Saved entries >>
● ● ● ● ●

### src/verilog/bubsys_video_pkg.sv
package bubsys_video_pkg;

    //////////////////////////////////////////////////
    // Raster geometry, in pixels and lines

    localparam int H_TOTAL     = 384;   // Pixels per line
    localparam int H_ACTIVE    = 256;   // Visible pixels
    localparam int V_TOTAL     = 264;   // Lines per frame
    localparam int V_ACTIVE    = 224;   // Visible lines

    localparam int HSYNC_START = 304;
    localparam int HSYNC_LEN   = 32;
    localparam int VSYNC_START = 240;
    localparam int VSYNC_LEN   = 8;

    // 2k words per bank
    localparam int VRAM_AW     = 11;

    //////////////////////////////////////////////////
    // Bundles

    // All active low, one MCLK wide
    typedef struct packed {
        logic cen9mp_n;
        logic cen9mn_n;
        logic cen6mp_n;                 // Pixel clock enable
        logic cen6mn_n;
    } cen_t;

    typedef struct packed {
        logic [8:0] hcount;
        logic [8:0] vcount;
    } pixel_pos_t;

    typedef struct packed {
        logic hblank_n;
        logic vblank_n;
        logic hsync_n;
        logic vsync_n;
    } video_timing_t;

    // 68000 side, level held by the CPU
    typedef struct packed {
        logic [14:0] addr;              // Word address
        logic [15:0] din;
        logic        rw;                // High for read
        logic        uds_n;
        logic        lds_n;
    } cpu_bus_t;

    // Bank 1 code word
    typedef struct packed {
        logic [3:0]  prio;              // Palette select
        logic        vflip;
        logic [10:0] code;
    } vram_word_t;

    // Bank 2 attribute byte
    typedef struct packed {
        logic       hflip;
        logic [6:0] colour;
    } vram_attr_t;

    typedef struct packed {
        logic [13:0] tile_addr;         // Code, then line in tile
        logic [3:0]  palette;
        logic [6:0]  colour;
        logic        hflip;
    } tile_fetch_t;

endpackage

● ● ● ● ●

Problem requirements >> Among the entries above, copy exactly only the lines starting with the one containing "logic [14:0] addr;" and going through the one containing "2 attribute byte", both ends included.

Exercise response >>
        logic [14:0] addr;              // Word address
        logic [15:0] din;
        logic        rw;                // High for read
        logic        uds_n;
        logic        lds_n;
    } cpu_bus_t;

    // Bank 1 code word
    typedef struct packed {
        logic [3:0]  prio;              // Palette select
        logic        vflip;
        logic [10:0] code;
    } vram_word_t;

    // Bank 2 attribute byte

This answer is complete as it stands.